The Takeover Code applies to all public limited companies which have their registered offices in the UK, Channel Islands or Isle of Man but otherwise does not generally apply to non-UK issuers listed on AIM. However, non-UK AIM-listed issuers which are not subject to takeover rules similar to the Takeover Code will often voluntarily include provisions in their constitutional documents to reflect the key provisions of the Takeover Code, including the obligation to make a mandatory offer, in order to attract institutional investors.

De-listing requirements

The issuer must announce its intention to cancel the listing, giving reasons, and cancellation cannot take effect for at least 20 business days. Except when the shares will continue to be tradable on another significant market, or when at least 75% of the issuer’s shares have been or will be acquired through a takeover offer, the issuer must also convene a shareholders’ meeting and obtain the approval of shareholders holding shares carrying at least 75% of the voting rights of those entitled to vote who attend and vote in person or by proxy. If shareholder approval is required, cancellation cannot take effect until at least five business days after the approval is obtained.

Different rules for non-domestic issuers

All issuers are required to announce certain details when a person’s interest in the issuer’s shares reaches or exceeds 3% or any whole percentage point above this.
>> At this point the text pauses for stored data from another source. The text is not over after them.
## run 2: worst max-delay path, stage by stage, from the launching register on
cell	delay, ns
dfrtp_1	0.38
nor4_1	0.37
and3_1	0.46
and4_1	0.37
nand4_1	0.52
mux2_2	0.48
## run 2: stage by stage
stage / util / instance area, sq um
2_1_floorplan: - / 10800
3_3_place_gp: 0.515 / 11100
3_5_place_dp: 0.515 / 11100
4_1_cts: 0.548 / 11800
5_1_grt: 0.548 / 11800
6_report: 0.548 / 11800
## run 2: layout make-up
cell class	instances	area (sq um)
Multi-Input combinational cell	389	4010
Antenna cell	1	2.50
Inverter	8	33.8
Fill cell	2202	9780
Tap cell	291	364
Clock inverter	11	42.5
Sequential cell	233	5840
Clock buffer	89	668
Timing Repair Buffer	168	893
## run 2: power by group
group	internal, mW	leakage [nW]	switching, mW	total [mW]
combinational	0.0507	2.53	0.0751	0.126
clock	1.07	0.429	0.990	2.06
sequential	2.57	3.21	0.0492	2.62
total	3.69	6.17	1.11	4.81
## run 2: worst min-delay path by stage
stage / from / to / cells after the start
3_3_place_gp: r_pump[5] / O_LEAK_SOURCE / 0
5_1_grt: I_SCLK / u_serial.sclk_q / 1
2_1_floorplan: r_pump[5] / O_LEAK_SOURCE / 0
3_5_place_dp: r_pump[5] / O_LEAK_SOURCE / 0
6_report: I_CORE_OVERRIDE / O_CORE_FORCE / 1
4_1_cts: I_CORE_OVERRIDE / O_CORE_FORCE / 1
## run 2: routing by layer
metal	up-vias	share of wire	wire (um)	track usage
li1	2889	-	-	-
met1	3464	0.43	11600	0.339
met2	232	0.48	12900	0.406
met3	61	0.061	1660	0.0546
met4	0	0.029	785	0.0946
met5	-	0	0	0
File: src/logic/capture_params.svh
// Constants for the counter capture block
`ifndef CAPTURE_PARAMS_SVH
`define CAPTURE_PARAMS_SVH

`define COUNT_W        32
`define WORD_W         16
`define SEL_W          2
`define EN_W           5
`define PEND_W         6

// Counter selection codes, group a (counted pin zero)
`define SEL_A0         2'h0
// Counter selection codes, group b (counted pin two)
`define SEL_B0         2'h0
`define SEL_B1         2'h1
`define SEL_B2         2'h2

// Interrupt source enable bit positions
`define EN_P0          0
`define EN_P1          1
`define EN_P3          2
`define EN_P4          3
`define EN_P5          4

// Pending bit positions, equal to the vector code bit positions
`define PB_P0R         0
`define PB_P0F         1
`define PB_P1          2
`define PB_P3          3
`define PB_P4          4
`define PB_P5          5

`endif

File: src/logic/capture_pkg.sv
// Types shared by the counter capture block
package capture_pkg;

  typedef enum logic [5:0]
  {
    VEC_NONE             = 6'h00,
    PIN0_INTERRUPT_VECTOR = 6'h01,
    PIN0_FALLING_VECTOR  = 6'h02,
    PIN1_INTERRUPT_VECTOR = 6'h04,
    PIN3_INTERRUPT_VECTOR = 6'h08,
    PIN4_INTERRUPT_VECTOR = 6'h10,
    PIN5_INTERRUPT_VECTOR = 6'h20
  } isr_vector_t;

endpackage

File: src/logic/counter_capture_on_interrupt.sv
// Counter capture on external interrupt, with pin zero edge reversal
`timescale 1ns/1ps
`default_nettype none
`include "capture_params.svh"

// Behaviour
// - Pin zero interrupt fires on rising edge; falling if flag set at enable.
// - Clearing the edge-reverse flag returns pin zero to rising-edge triggering.
// - A pin that is both counter reset and interrupt acts as interrupt.
// - On the interrupt, copy the counter value first, then clear the counter.
// - Group a counter zero, paired with pin one, captures into pair a.
// - Group a counters one to three, paired with pin four, capture into pair a.
// - Group b counter zero, paired with pin three, captures into pair b.
// - Group b counters one and two, paired with pin five, capture into pair b.
// - After store and clear, start the service routine of the firing pin.
module counter_capture_on_interrupt
  import capture_pkg::*;
#(
  parameter int COUNT_W = `COUNT_W,
  parameter int WORD_W  = `WORD_W
)
(
  input  wire logic              clk,
  input  wire logic              reset_n,
  input  wire logic              input_point_zero,
  input  wire logic              input_point_one,
  input  wire logic              input_point_two,
  input  wire logic              input_point_three,
  input  wire logic              input_point_four,
  input  wire logic              input_point_five,
  input  wire logic              edge_reverse_flag,
  input  wire logic              interrupt_enable_op,
  input  wire logic              interrupt_disable_op,
  input  wire logic [`EN_W-1:0]  vector_enable,
  input  wire logic              counter_a_run,
  input  wire logic [`SEL_W-1:0] counter_a_select,
  input  wire logic              counter_b_run,
  input  wire logic [`SEL_W-1:0] counter_b_select,
  output var  logic [WORD_W-1:0] capture_a_high,
  output var  logic [WORD_W-1:0] capture_a_low,
  output var  logic [WORD_W-1:0] capture_b_high,
  output var  logic [WORD_W-1:0] capture_b_low,
  output var  logic [COUNT_W-1:0] count_a,
  output var  logic [COUNT_W-1:0] count_b,
  output var  logic              capture_a_done,
  output var  logic              capture_b_done,
  output var  logic              interrupts_enabled,
  output var  logic              falling_edge_active,
  output var  logic              isr_start,
  output var  isr_vector_t       isr_vector
);

  if (COUNT_W != 2 * WORD_W)
  begin : g_width_check
    $error("COUNT_W must be twice WORD_W");
  end

  localparam logic [COUNT_W-1:0] COUNT_ONE = COUNT_W'(1);

  logic [5:0] rise;
  logic [5:0] fall;
  logic [5:0] pins;

  assign pins = {input_point_five, input_point_four, input_point_three,
                 input_point_two, input_point_one, input_point_zero};

  genvar gi;
  for (gi = 0; gi < 6; gi++)
  begin : g_pin
    pin_filter u_filter
    (
      .clk     (clk),
      .reset_n (reset_n),
      .pin     (pins[gi]),
      .rise_q  (rise[gi]),
      .fall_q  (fall[gi])
    );
  end

  // Enable and polarity state
  logic int_en_q;
  logic int_en_d;
  logic pol_q;
  logic pol_d;

  always_comb
  begin
    int_en_d = int_en_q;
    pol_d    = pol_q;
    if (interrupt_disable_op)
    begin
      int_en_d = 1'b0;
    end
    else if (interrupt_enable_op)
    begin
      int_en_d = 1'b1;
    end
    // Polarity is latched only by the enable operation, so the flag must lead it
    if (interrupt_enable_op && edge_reverse_flag)
    begin
      pol_d = 1'b1;
    end
    if (!edge_reverse_flag)
    begin
      pol_d = 1'b0;
    end
  end

  always_ff @(posedge clk)
  begin
    if (!reset_n)
    begin
      int_en_q <= 1'b0;
      pol_q    <= 1'b0;
    end
    else
    begin
      int_en_q <= int_en_d;
      pol_q    <= pol_d;
    end
  end

  // Interrupt events per source
  logic [`PEND_W-1:0] ev;
  logic               a_pin_edge;
  logic               a_pin_armed;
  logic               b_pin_edge;
  logic               b_pin_armed;
  logic               b_valid;

  always_comb
  begin
    ev = '0;
    ev[`PB_P0R] = int_en_q & vector_enable[`EN_P0] & ~pol_q & rise[0];
    ev[`PB_P0F] = int_en_q & vector_enable[`EN_P0] & pol_q & fall[0];
    ev[`PB_P1]  = int_en_q & vector_enable[`EN_P1] & rise[1];
    ev[`PB_P3]  = int_en_q & vector_enable[`EN_P3] & rise[3];
    ev[`PB_P4]  = int_en_q & vector_enable[`EN_P4] & rise[4];
    ev[`PB_P5]  = int_en_q & vector_enable[`EN_P5] & rise[5];
    if (counter_a_select == `SEL_A0)
    begin
      a_pin_edge  = rise[1];
      a_pin_armed = int_en_q & vector_enable[`EN_P1];
    end
    else
    begin
      a_pin_edge  = rise[4];
      a_pin_armed = int_en_q & vector_enable[`EN_P4];
    end
    b_valid = 1'b1;
    if (counter_b_select == `SEL_B0)
    begin
      b_pin_edge  = rise[3];
      b_pin_armed = int_en_q & vector_enable[`EN_P3];
    end
    else if (counter_b_select == `SEL_B1 || counter_b_select == `SEL_B2)
    begin
      b_pin_edge  = rise[5];
      b_pin_armed = int_en_q & vector_enable[`EN_P5];
    end
    else
    begin
      b_pin_edge  = 1'b0;
      b_pin_armed = 1'b0;
      b_valid     = 1'b0;
    end
  end

  // Counters and capture pairs
  logic [COUNT_W-1:0] cnt_a_d;
  logic [COUNT_W-1:0] cnt_b_d;
  logic [COUNT_W-1:0] cap_a_d;
  logic [COUNT_W-1:0] cap_b_d;
  logic [COUNT_W-1:0] cap_a_q;
  logic [COUNT_W-1:0] cap_b_q;
  logic               take_a;
  logic               take_b;

  always_comb
  begin
    take_a  = counter_a_run & a_pin_edge & a_pin_armed;
    take_b  = counter_b_run & b_valid & b_pin_edge & b_pin_armed;
    cnt_a_d = count_a;
    cnt_b_d = count_b;
    cap_a_d = cap_a_q;
    cap_b_d = cap_b_q;
    if (take_a)
    begin
      cap_a_d = count_a;
    end
    if (take_b)
    begin
      cap_b_d = count_b;
    end
    // Unarmed pin acts as a plain counter reset; armed pin goes to the interrupt
    if (counter_a_run && a_pin_edge)
    begin
      cnt_a_d = '0;
    end
    if (counter_b_run && b_valid && b_pin_edge)
    begin
      cnt_b_d = '0;
    end
    // A count edge in the clearing cycle is kept rather than lost
    if (counter_a_run && rise[0])
    begin
      cnt_a_d = cnt_a_d + COUNT_ONE;
    end
    if (counter_b_run && b_valid && rise[2])
    begin
      cnt_b_d = cnt_b_d + COUNT_ONE;
    end
  end

  // Pending interrupts and service start
  logic [`PEND_W-1:0] pend_q;
  logic [`PEND_W-1:0] pend_d;
  logic [`PEND_W-1:0] pick;
  logic               start_d;

  always_comb
  begin
    pick    = pend_q & (~pend_q + `PEND_W'(1));
    start_d = |pick;
    // New events are OR-ed after the service clear so a set never gets lost
    pend_d  = (pend_q & ~pick) | ev;
  end

  always_ff @(posedge clk)
  begin
    if (!reset_n)
    begin
      count_a        <= '0;
      count_b        <= '0;
      cap_a_q        <= '0;
      cap_b_q        <= '0;
      capture_a_done <= 1'b0;
      capture_b_done <= 1'b0;
      pend_q         <= '0;
      isr_start      <= 1'b0;
      isr_vector     <= VEC_NONE;
    end
    else
    begin
      count_a        <= cnt_a_d;
      count_b        <= cnt_b_d;
      cap_a_q        <= cap_a_d;
      cap_b_q        <= cap_b_d;
      capture_a_done <= take_a;
      capture_b_done <= take_b;
      pend_q         <= pend_d;
      isr_start      <= start_d;
      isr_vector     <= isr_vector_t'(pick);
    end
  end

  assign capture_a_high      = cap_a_q[COUNT_W-1:WORD_W];
  assign capture_a_low       = cap_a_q[WORD_W-1:0];
  assign capture_b_high      = cap_b_q[COUNT_W-1:WORD_W];
  assign capture_b_low       = cap_b_q[WORD_W-1:0];
  assign interrupts_enabled  = int_en_q;
  assign falling_edge_active = pol_q;

endmodule

`default_nettype wire

File: src/logic/pin_filter.sv
// Three-stage pin synchroniser with agreement filter and edge pulses
`timescale 1ns/1ps
`default_nettype none

module pin_filter
(
  input  wire logic clk,
  input  wire logic reset_n,
  input  wire logic pin,
  output var  logic rise_q,
  output var  logic fall_q
);

  logic s1_q;
  logic s2_q;
  logic s3_q;
  logic level_q;
  logic level_d;
  logic rise_d;
  logic fall_d;

  // Only the second stage reads s1_q; the filter looks at stages two and three
  always_comb
  begin
    level_d = level_q;
    if (s2_q == s3_q)
    begin
      level_d = s3_q;
    end
    rise_d = level_d & ~level_q;
    fall_d = ~level_d & level_q;
  end

  always_ff @(posedge clk)
  begin
    if (!reset_n)
    begin
      s1_q    <= 1'b0;
      s2_q    <= 1'b0;
      s3_q    <= 1'b0;
      level_q <= 1'b0;
      rise_q  <= 1'b0;
      fall_q  <= 1'b0;
    end
    else
    begin
      s1_q    <= pin;
      s2_q    <= s1_q;
      s3_q    <= s2_q;
      level_q <= level_d;
      rise_q  <= rise_d;
      fall_q  <= fall_d;
    end
  end

endmodule

`default_nettype wire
If an issuer’s domestic law does not require holders of interests in the issuer’s shares to notify it when their holding reaches such a level, and to provide the details required by the AIM Rules, an issuer incorporated outside the UK is expected to impose such obligations on shareholders by means of provisions in its constitution.

An issuer whose registered office is not in the UK, Channel Islands or Isle of Man is not subject to the Takeover Code. But in order to attract institutional investors, such issuers often include provisions in their constitution that give shareholders rights similar to key rights provided by the Takeover Code (including the obligation for a shareholder with an aggregate holding of shares carrying 30% or more of the voting rights to make a mandatory offer in the circumstances described above).

Similarly, in order to attract institutional investors, non-UK issuers sometimes add into their constitutional documents provisions that are designed to provide investors with rights similar to those they would have enjoyed under UK company law (see Relations with shareholders above).

Other

An issuer must announce all major transactions and those entered into with a party connected to the issuer.